**Your instructions**
Restate word for word every line from the top of the data below down through the line that holds "postSynthCellCount 333 \".

===== Records for this exercise =====

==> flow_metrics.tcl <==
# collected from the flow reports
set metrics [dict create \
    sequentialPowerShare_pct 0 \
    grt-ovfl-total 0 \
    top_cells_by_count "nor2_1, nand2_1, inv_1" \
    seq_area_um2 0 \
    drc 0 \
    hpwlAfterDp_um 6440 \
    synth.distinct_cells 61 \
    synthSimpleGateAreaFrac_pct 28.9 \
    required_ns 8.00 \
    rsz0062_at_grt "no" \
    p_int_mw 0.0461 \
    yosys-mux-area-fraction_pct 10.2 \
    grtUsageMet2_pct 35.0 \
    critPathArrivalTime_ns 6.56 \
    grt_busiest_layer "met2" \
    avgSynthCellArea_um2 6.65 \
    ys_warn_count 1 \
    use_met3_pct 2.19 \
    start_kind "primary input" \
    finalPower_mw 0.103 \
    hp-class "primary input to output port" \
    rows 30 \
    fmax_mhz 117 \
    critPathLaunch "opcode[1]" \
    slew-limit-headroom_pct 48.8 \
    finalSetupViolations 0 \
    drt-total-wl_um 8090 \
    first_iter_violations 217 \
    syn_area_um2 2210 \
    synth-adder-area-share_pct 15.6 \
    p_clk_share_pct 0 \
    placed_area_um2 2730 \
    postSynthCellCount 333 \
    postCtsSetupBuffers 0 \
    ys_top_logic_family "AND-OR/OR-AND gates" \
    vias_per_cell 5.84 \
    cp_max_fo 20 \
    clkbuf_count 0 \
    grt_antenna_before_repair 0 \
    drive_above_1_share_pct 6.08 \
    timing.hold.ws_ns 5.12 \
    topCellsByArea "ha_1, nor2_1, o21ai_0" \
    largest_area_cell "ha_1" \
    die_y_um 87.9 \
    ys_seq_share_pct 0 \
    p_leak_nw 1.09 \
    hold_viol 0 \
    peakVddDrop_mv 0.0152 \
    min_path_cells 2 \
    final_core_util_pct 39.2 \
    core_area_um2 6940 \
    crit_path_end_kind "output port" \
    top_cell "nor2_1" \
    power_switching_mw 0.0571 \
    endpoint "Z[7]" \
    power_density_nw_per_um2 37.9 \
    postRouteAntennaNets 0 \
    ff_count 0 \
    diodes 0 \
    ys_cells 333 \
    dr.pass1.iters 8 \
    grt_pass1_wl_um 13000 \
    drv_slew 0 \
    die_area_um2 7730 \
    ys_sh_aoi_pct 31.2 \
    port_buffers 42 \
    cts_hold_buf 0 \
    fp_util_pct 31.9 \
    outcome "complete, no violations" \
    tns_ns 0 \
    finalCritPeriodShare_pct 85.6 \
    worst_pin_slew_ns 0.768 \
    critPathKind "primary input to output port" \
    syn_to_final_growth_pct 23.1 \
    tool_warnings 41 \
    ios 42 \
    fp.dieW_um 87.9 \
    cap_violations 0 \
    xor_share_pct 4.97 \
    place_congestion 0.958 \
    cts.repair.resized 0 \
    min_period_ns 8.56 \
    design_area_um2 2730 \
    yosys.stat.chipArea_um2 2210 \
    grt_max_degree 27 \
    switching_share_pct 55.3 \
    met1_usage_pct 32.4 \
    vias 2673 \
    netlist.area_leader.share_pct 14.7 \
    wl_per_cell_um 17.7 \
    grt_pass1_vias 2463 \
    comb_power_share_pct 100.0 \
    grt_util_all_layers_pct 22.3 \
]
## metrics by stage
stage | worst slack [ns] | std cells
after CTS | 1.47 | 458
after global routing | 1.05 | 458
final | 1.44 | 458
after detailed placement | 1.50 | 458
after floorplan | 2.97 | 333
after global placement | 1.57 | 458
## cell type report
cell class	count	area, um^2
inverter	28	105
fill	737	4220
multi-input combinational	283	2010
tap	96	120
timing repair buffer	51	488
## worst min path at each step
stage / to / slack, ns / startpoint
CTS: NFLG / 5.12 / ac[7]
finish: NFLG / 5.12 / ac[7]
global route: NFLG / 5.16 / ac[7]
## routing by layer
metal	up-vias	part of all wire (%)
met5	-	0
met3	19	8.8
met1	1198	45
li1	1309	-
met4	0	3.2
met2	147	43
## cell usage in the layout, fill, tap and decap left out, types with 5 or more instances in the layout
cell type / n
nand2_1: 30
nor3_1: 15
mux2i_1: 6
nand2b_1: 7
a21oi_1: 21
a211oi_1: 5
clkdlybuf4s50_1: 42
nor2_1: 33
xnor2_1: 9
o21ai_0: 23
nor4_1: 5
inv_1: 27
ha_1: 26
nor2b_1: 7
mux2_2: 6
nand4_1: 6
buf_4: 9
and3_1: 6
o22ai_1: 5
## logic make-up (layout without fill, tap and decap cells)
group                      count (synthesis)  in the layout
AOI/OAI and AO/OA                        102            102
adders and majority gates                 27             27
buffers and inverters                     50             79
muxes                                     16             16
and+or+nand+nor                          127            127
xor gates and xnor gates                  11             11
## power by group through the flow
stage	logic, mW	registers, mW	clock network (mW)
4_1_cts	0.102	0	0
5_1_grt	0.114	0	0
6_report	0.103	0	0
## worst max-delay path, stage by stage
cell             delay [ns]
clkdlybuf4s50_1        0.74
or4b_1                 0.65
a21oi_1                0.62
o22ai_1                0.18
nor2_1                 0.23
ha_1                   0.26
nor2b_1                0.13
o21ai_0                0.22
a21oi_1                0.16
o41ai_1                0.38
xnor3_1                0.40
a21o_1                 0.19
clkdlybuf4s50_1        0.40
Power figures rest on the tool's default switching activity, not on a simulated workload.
[run.sh]
#!/bin/bash
# OpenROAD 26Q1-2900-gdf79404cd8, Yosys 0.63+post, stock flow scripts
make -C /OpenROAD-flow-scripts/flow DESIGN_CONFIG=/design/flow/config.mk WORK_HOME=/design/flow/orfs finish
[config.mk]
export PLATFORM = sky130hd
export DESIGN_NAME = pc
export DESIGN_NICKNAME = pc
export VERILOG_FILES = /design/flow/design.v
export SDC_FILE = /design/flow/constraint.sdc
export NUM_CORES = 4
export LEC_CHECK = 1
export CORE_AREA = 10 10 70 70
export DIE_AREA = 0 0 80 80
[constraint.sdc]
current_design pc

set clk_period 2.2
set clk_io_pct 0.2

create_clock -name clk0 -period $clk_period [get_ports {clk}]

set non_clock_inputs [all_inputs -no_clocks]
set_input_delay [expr $clk_period * $clk_io_pct] -clock clk0 $non_clock_inputs
set_output_delay [expr $clk_period * $clk_io_pct] -clock clk0 [all_outputs]
[design.v]
module pc(input logic [7:0] value, input logic clk, LOAD_PC, INCR_PC, RESET, output logic [7:0] pc );
	always_ff@(posedge clk, posedge RESET)
	if(RESET)
	begin
		pc <= 8'b0;
	end
	else if(LOAD_PC && ~INCR_PC)
	begin
		pc <= value;
	end
	else if(INCR_PC && ~LOAD_PC)
	begin
		pc <= pc + 1;
	end
endmodule
## /design/flow/constraint.sdc

```tcl
current_design cordicTanh

set clk_period 11.6
set clk_io_pct 0.2

create_clock -name clk0 -period $clk_period [get_ports {clk}]

set non_clock_inputs [all_inputs -no_clocks]
set_input_delay [expr $clk_period * $clk_io_pct] -clock clk0 $non_clock_inputs
set_output_delay [expr $clk_period * $clk_io_pct] -clock clk0 [all_outputs]
```

## /design/flow/design.v

```verilog
module cordicTanh(z0, clk, rst, out, flag);	
	input wire clk, rst;
	input wire signed [15:0] z0;
	output wire signed [15:0] out;
	output reg flag;
	reg [3:0] itr;
	reg signed [15:0] zj;
	wire signed [15:0] zn, zi, zval;
	reg signed [1:0] zsel;
	wire di;
	reg m;
	wire signed [15:0] tmpOut;
	reg [1:0] extreme;
	wire signed [15:0] extremeCheckN, extremeCheckP;
	reg signed [15:0] yj, xj;
	wire signed [15:0] yn, yi, yval, xn, xi, xval; 
	reg ysel, xsel;
	reg hold, clear;
	parameter [2:0] RST = 3'b000,
					TANH = 3'b001,
					REPEAT = 3'b010,
					DIVIDE = 3'b011,
					EXTR = 3'b100;
	reg [2:0] CS, NS;
	reg signed [15:0] ROM;
	always@(itr)
		case(itr)
			4'b0001: ROM = 16'h08CA;
			4'b0010: ROM = 16'h0416;
			4'b0011: ROM = 16'h0203;
			4'b0100: ROM = 16'h0100;
			4'b0101: ROM = 16'h0080;
			4'b0110: ROM = 16'h0040;
			4'b0111: ROM = 16'h0020;
			4'b1000: ROM = 16'h0010;
			4'b1001: ROM = 16'h0008;
			4'b1010: ROM = 16'h0004;
			4'b1011: ROM = 16'h0002;
			4'b1100: ROM = 16'h0001;
			4'b1101: ROM = 16'h0001;
			default: ROM = 16'h0001;
		endcase
	assign zval = (zsel == 2'b00) ? z0 :  
				  (zsel == 2'b01) ? 16'h0000:
				  (zsel == 2'b10) ? zn : 16'h0000;
	always @(posedge clk) 
		if(rst)
			zj <= 16'h0000;
		else
			zj <= zval;
	assign di = (m == 1'b0) ? zj[15] : (~yj[15]);  
	assign zi = (m == 1'b0) ? ROM : (16'h1000 >>> itr);  
	assign zn = (di == 1'b0) ? zj - zi : zi + zj;
	assign yval = (ysel == 1'b0) ? 16'h0000 : yn;
	always @(posedge clk) 
		if(rst)
			yj <= 16'h0000;
		else
			yj <= yval;
	assign yi = xj >>> itr;
	assign yn = (di == 1'b0) ? yj + yi : yj - yi;
	assign xval = (xsel == 1'b0) ? 16'h1000 : xn;  
	always @(posedge clk) 
		if(rst)
			xj <= 16'h1000;
		else
			xj <= xval;
	assign xi = yj >>> itr;
	assign xn = ({di, m} == 2'b00) ? xj + xi : 
				({di, m} == 2'b10) ? xj - xi : xj;
	always@(posedge clk)
		if(clear || rst)
			itr <= 5'b0_0001;
		else if(~hold)
			itr <= itr + 5'b0_0001;
	assign extremeCheckP = z0 - 16'h4000;
	assign extremeCheckN = z0 - 16'hC000;
	always @(CS, itr)
	case(CS)
		RST:
		begin  
		if (extremeCheckP[15] == 1'b0 || extremeCheckN[15] == 1'b1) 
			begin
			extreme = 2'b00;
			m = 1'b0;
			ysel = 1'b0;
			xsel = 1'b0;
			zsel = 2'b00;
			hold = 1'b1;
			clear = 1'b1;
			flag = 1'b0;
			NS = EXTR;				
			end
		else 
			begin
			extreme = 2'b00;
			m = 1'b0;  
			ysel = 1'b0;
			xsel = 1'b0;
			zsel = 2'b00;
			hold = 1'b1;
			clear = 1'b1;
			flag = 1'b0;
			NS = TANH;
			end
		end
		EXTR:
			if(extremeCheckP[15] == 1'b0 && z0[15] == 1'b0)  
				begin
				extreme = 2'b01;
				m = 1'b0;		
				ysel = 1'b0;
				xsel = 1'b0;
				zsel = 2'b00;
				hold = 1'b1;
				clear = 1'b1;
				flag = 1'b1;
				NS = RST;
				end
			else if(extremeCheckN[15] == 1'b1 && z0[15] == 1'b1)  
				begin
				extreme = 2'b10;
				m = 1'b0;		
				ysel = 1'b0;
				xsel = 1'b0;
				zsel = 2'b00;
				hold = 1'b1;
				clear = 1'b1;
				flag = 1'b1;
				NS = RST;
				end
		TANH:
			if(itr == 5'b0_1110)  
				begin
				extreme = 2'b00;	
				m = 1'b1;
				ysel = 1'b1;
				xsel = 1'b1;
				zsel = 2'b01;
				hold = 1'b1;
				clear = 1'b1;
				NS = DIVIDE;
				flag = 1'b0;
				end
			else
				begin
				extreme = 2'b00;  
				m = 1'b0;
				ysel = 1'b1;
				xsel = 1'b1;
				zsel = 2'b10;
				hold = 1'b1;
				clear = 1'b0;
				NS = REPEAT;
				flag = 1'b0;
				end
		REPEAT:  
			begin
			extreme = 2'b00;	
			m = 1'b0;
			ysel = 1'b1;
			xsel = 1'b1;
			zsel = 2'b10;
			hold = 1'b0;
			clear = 1'b0;
			NS = TANH;
			flag = 1'b0;
			end
		DIVIDE: 
		if (itr == 5'b0_1110)  
			begin              
			extreme = 2'b00;
			m = 1'b0;
			ysel = 1'b0;
			xsel = 1'b0;
			zsel = 2'b00;
			hold = 1'b1;
			clear = 1'b1;
			NS = RST;
			flag = 1'b1;
			end
		else
			begin  
			extreme = 2'b00;
			m = 1'b1;
			ysel = 1'b1;
			xsel = 1'b1;
			zsel = 2'b10;
			hold = 1'b0;
			clear = 1'b0;
			flag = 1'b0;
			NS = DIVIDE;
			end
	endcase 
	always@(posedge clk)  
		if(rst)
			CS <= RST;
		else
			CS <= NS;
	assign tmpOut = (extreme == 2'b00) ? zn : 
					(extreme == 2'b01) ? 16'h1000 :
					(extreme == 2'b10) ? 16'hF000 : zn;
	assign out = (flag) ? tmpOut : 16'hzzzz;
endmodule
```

## /design/flow/run.sh

```bash
#!/bin/bash
# OpenROAD 26Q1-2900-gdf79404cd8, Yosys 0.63+post, stock flow scripts
make -C /OpenROAD-flow-scripts/flow DESIGN_CONFIG=/design/flow/config.mk WORK_HOME=/design/flow/orfs finish
```

## /design/flow/config.mk

```make
export PLATFORM = sky130hd
export DESIGN_NAME = cordicTanh
export DESIGN_NICKNAME = cordicTanh
export VERILOG_FILES = /design/flow/design.v
export SDC_FILE = /design/flow/constraint.sdc
export NUM_CORES = 4
export LEC_CHECK = 1
export CORE_UTILIZATION = 40
```

==> summary.txt <==
Summary of the current implementation state.

- Across the run, the number of max-cap violations was 0.
- The cell sitting at the root of the clock tree is a clkbuf_16.
- The critical path startpoint category is a flip-flop, for reference.
- The clock-pin transition on the worst setup and hold timing paths is 0.06 ns, for reference.
- The final power report lists total power as 0.6724 mW.
- OpenROAD reports that the post-layout worst path occupies between 60% and 70% of the period.
- STA classifies the critical path endpoint as a primary output.
- The critical-path maximum fanout is about 52, for reference.
- The leakage power in the latest report is 3.519 nW.
- The data required time reported for the critical path is about 9.3 ns.
- The largest incremental delay on the critical path is about 0.73 ns, for reference.
- Per the final layout report, the fraction of cells sized above drive strength 1 comes to 10.58%.
- 13 endpoints have no timing constraint.
- The number of nets still failing antenna checks after routing is 0, for reference.
- The post-synthesis to final-layout area growth is 10.44%, for reference.
- In the final run the clock tree shows a worst skew of 0.007297 ns.
- The biggest area consumer among synthesized cells is dfxtp_1, for reference.
- The final sum of negative setup slack is 0 ns, for reference.
- The report lists the cells along the critical path as buf_4 > or4b_2 > o221ai_1 > o21ai_0 > mux2_2 > a21oi_1 > or2_2 > o21ai_0 > xnor2_1 > ha_1 > and2_1 > o21ai_0 > a21oi_1 > o21ai_0 > a21oi_1 > o221a_2 > o41ai_1 > xor2_1 > a21oi_1 > clkdlybuf4s50_1.
- The placeable core region is 18150 um^2, for reference.
- Per the detail_route report, vias per standard cell equal roughly 5.5.
- The transition time at the pin with the least slew margin is 0.8254 ns, for reference.
- The stage-log warning count is 33, for reference.
- The CTS tree is built, for reference.
- The register bit count reported by yosys is 79, for reference.
- The die boundary width is 139.0 um, for reference.
- The ratio of total power to cell area is 81.15 nW/um^2, for reference.
- The count of instantiated cells in the yosys netlist is around 930, for reference.
- The count of buffers added on input and output ports is 34.
- Dividing the detail-routed wire length by the instance count gives 15.69 um.
- Counting the buffers created by CTS gives 9.
- The footprint of the multi-input gates is roughly 5600 um^2, for reference.
- The data arrival time of the critical path is 5.71 ns, for reference.
- The first-pass GRT wire length is 30740 um, for reference.
- The report lists the number of standard-cell rows as 49.
- The count of pins on the block boundary is 35, for reference.
- The run finished with clean final reports.
- The share of the core filled by cells before placement is between 40 and 50%, for reference.
- Setup repair after global routing left no endpoint under its margin.
- In the synthesized netlist, the number of instances is a little over 900.
- The minimum period implied by the final worst setup slack is 8.026 ns, for reference.
- The timer found 12 register pins that no clock reaches; their paths are not timed.
- In the log, the iteration count for the first detailed-route pass is 5.
- In this run the number of H-tree levels came out at 3.
- The total detailed-routing wirelength is 18420 um, for reference.
- The total overflow left after global routing is 0.
- The most popular library cell in the synthesized design by count is nor2_1, for reference.
- The start-to-end type of the worst setup path is flip-flop to primary output, for reference.
- The diode insertion count for antenna repair is 0, for reference.
- The synthesis report lists the Yosys warning total as 2.
- The area recorded from the Yosys report for this design is between 7000 and 8000 um^2.
- The initial antenna violation count is 0, for reference.
- The worst slew margin relative to its limit is 44.97%, for reference.
- The highest supply drop recorded on VDD is 0.06727 mV.
- After synthesis the cells add up to 7503 um^2.
- The height of the die is 139.0 um, for reference.
- The largest net degree at the start of global routing is between 80 and 90, for reference.
- After its last routability iteration, the placer logged a weighted congestion of 0.8867.
- The via count of the first global-routing pass is 6115, for reference.
- The top cell type by area accounts for 17.88% of the synthesized area.
- The chip occupies 19310 um^2.
- The global-route total usage across every layer is 19.86%, for reference.
- The worst-case clock buffer depth is 2, for reference.
- The highest clock frequency the design can meet is 0.1246 GHz, for reference.
- The final hold violation count recorded for this run is 0.
- The via count is 6465, for reference.
- The dominant synthesized flop cell is dfxtp_1, for reference.
- Yosys reports that the most numerous cell types are 96 x nor2_1, 67 x dfxtp_1, 65 x a21oi_1.
- The post-synthesis average cell area is 8.051 um^2, for reference.
- On the critical path, the stage with the largest delay is an instance of or4b_2.
- The sum of net half-perimeters after detailed placement is roughly 14000 um, for reference.
- Counting flops with a built-in enable in the synthesized netlist gives 0.
- Per the layout area report, the register area comes to 1525 um^2.
- The end-of-flow timing check tallies setup violations at 0.
- For reference, the top cells by area after synthesis are dfxtp_1 18%, ha_1 9.5%, mux4_2 6.3%.
- The cts-stage hold buffer count is 0, for reference.
- The script parses the final routing iteration and logs DRC violations as 0.
- The count of final max-slew check failures is 0, for reference.
- According to the hold report, the worst path is of the flip-flop to flip-flop type.
- Yosys reported that registers with async set or reset make up 0%.
- The violation count after the first detailed-route iteration is 358, for reference.
- The report lists the number of cells resized after CTS as 0.
- The layout has 1775 filler cells.
- The number of setup buffers added after CTS is 0.
- The number of unique standard cell types used by synthesis is between 70 and 80, for reference.
- The later-pin clock latency in the skew report is 0.34 ns, for reference.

=====

**Answer for this exercise**
==> flow_metrics.tcl <==
# collected from the flow reports
set metrics [dict create \
    sequentialPowerShare_pct 0 \
    grt-ovfl-total 0 \
    top_cells_by_count "nor2_1, nand2_1, inv_1" \
    seq_area_um2 0 \
    drc 0 \
    hpwlAfterDp_um 6440 \
    synth.distinct_cells 61 \
    synthSimpleGateAreaFrac_pct 28.9 \
    required_ns 8.00 \
    rsz0062_at_grt "no" \
    p_int_mw 0.0461 \
    yosys-mux-area-fraction_pct 10.2 \
    grtUsageMet2_pct 35.0 \
    critPathArrivalTime_ns 6.56 \
    grt_busiest_layer "met2" \
    avgSynthCellArea_um2 6.65 \
    ys_warn_count 1 \
    use_met3_pct 2.19 \
    start_kind "primary input" \
    finalPower_mw 0.103 \
    hp-class "primary input to output port" \
    rows 30 \
    fmax_mhz 117 \
    critPathLaunch "opcode[1]" \
    slew-limit-headroom_pct 48.8 \
    finalSetupViolations 0 \
    drt-total-wl_um 8090 \
    first_iter_violations 217 \
    syn_area_um2 2210 \
    synth-adder-area-share_pct 15.6 \
    p_clk_share_pct 0 \
    placed_area_um2 2730 \
    postSynthCellCount 333 \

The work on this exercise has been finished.